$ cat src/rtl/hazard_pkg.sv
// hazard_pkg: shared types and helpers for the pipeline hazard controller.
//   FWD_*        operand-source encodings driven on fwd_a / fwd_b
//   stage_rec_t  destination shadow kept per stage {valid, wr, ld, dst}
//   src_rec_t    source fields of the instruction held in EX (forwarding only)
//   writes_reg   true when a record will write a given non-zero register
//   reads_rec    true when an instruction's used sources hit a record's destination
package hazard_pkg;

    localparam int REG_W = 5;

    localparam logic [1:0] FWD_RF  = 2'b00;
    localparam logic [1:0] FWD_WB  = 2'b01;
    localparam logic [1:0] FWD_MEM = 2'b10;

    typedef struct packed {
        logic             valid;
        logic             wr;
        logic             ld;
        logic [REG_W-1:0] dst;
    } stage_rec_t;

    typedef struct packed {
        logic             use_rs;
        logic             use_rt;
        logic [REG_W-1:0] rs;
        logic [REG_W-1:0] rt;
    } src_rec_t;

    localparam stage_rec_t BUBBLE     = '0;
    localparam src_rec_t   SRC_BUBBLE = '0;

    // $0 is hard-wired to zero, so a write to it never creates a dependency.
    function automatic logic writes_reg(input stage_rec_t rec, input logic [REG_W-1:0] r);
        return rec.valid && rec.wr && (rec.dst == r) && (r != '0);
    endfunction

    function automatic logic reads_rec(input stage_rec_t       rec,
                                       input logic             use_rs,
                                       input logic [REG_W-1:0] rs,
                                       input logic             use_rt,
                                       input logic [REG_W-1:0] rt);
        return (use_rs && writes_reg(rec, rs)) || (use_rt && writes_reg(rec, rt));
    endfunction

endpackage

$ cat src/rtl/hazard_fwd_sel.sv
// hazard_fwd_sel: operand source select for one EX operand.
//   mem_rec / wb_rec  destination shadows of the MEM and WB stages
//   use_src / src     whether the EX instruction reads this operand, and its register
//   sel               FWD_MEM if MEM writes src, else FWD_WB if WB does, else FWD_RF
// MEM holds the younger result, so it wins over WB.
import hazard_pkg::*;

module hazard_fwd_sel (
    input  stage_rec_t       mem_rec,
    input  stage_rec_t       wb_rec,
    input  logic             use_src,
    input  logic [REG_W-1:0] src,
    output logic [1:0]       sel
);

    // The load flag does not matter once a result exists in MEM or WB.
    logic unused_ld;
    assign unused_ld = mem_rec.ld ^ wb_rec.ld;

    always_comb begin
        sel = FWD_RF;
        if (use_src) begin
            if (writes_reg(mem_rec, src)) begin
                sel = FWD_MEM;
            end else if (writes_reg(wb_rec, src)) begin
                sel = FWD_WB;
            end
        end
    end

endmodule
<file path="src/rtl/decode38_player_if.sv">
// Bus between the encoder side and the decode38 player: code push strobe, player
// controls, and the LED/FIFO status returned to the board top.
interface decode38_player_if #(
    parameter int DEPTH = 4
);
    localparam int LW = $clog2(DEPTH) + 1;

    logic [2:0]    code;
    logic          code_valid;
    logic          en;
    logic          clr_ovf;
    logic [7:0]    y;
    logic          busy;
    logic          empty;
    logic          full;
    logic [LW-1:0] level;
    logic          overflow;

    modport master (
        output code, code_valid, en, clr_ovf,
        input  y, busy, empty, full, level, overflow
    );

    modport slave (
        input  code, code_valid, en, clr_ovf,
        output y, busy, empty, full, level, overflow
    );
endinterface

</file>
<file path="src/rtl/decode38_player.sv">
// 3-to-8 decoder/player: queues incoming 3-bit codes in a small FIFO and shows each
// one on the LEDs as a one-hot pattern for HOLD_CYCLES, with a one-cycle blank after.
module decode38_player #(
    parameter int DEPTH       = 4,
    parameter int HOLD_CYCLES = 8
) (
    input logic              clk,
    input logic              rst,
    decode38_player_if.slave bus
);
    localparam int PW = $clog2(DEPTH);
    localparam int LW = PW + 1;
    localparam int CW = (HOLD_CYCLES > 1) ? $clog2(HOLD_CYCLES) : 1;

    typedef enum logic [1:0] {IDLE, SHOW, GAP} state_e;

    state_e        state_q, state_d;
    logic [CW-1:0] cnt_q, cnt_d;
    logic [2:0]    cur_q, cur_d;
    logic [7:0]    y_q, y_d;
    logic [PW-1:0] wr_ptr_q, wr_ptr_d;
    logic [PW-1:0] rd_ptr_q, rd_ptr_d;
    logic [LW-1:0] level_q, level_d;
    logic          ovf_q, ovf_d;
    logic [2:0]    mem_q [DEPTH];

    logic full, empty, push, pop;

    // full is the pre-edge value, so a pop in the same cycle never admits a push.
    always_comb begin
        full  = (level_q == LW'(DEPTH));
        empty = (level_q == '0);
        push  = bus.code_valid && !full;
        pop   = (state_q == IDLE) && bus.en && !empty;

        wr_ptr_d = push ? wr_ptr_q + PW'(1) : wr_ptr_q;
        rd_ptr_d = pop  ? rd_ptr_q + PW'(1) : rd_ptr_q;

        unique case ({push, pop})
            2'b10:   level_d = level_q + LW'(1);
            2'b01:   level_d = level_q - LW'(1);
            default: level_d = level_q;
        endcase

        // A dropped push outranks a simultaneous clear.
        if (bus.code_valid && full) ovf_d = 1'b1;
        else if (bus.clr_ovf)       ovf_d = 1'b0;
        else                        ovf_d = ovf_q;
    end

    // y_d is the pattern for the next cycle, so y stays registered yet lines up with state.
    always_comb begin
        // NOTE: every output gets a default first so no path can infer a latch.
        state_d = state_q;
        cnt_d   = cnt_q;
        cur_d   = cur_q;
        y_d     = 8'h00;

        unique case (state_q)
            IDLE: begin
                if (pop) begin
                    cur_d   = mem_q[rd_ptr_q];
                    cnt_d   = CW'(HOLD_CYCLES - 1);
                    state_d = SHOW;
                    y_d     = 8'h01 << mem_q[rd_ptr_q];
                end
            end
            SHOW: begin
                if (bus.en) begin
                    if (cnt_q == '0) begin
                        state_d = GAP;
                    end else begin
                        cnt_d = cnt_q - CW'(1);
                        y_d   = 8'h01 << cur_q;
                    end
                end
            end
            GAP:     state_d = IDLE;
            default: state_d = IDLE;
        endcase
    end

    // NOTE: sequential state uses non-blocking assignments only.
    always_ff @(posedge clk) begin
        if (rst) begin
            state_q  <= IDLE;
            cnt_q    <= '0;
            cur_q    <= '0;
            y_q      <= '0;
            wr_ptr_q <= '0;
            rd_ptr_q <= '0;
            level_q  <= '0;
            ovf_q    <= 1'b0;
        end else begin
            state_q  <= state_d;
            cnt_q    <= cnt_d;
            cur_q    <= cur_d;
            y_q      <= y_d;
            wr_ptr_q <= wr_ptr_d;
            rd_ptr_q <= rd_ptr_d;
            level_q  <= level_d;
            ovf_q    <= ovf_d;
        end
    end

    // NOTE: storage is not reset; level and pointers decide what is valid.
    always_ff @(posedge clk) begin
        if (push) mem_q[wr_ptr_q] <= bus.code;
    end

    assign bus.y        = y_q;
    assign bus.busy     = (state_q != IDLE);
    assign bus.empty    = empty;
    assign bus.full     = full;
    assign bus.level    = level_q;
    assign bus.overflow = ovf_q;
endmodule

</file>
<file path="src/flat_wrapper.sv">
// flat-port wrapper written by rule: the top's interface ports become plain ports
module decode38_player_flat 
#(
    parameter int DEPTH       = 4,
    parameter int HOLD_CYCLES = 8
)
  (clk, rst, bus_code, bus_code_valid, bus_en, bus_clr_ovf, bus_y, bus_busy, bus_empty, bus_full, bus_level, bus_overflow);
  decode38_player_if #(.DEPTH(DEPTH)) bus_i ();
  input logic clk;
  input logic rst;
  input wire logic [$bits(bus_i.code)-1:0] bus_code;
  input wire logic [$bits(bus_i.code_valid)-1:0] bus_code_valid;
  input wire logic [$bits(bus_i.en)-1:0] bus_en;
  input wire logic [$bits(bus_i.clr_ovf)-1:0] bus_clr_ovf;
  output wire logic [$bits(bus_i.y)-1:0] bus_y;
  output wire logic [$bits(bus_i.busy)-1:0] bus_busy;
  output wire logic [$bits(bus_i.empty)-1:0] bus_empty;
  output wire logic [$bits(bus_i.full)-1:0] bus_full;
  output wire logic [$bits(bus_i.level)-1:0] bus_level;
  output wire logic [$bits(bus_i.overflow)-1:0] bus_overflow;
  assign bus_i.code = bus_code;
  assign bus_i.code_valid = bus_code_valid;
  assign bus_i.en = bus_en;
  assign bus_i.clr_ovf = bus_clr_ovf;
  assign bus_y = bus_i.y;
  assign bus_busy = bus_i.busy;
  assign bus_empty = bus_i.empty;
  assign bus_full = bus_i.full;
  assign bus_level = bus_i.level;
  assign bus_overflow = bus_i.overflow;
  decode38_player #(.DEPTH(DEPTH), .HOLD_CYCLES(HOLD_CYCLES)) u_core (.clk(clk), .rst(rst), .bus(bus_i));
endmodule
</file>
++++++++++
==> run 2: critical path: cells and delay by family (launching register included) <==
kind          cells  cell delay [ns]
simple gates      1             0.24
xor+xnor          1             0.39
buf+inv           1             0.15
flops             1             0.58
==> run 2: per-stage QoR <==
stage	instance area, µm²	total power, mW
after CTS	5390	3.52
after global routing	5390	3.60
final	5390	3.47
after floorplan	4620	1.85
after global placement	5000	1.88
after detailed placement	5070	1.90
++++++++++
# Task statement:
Lines in the material above that contain "delay": how many are there? Reply with the number only.

# Expected answer:
2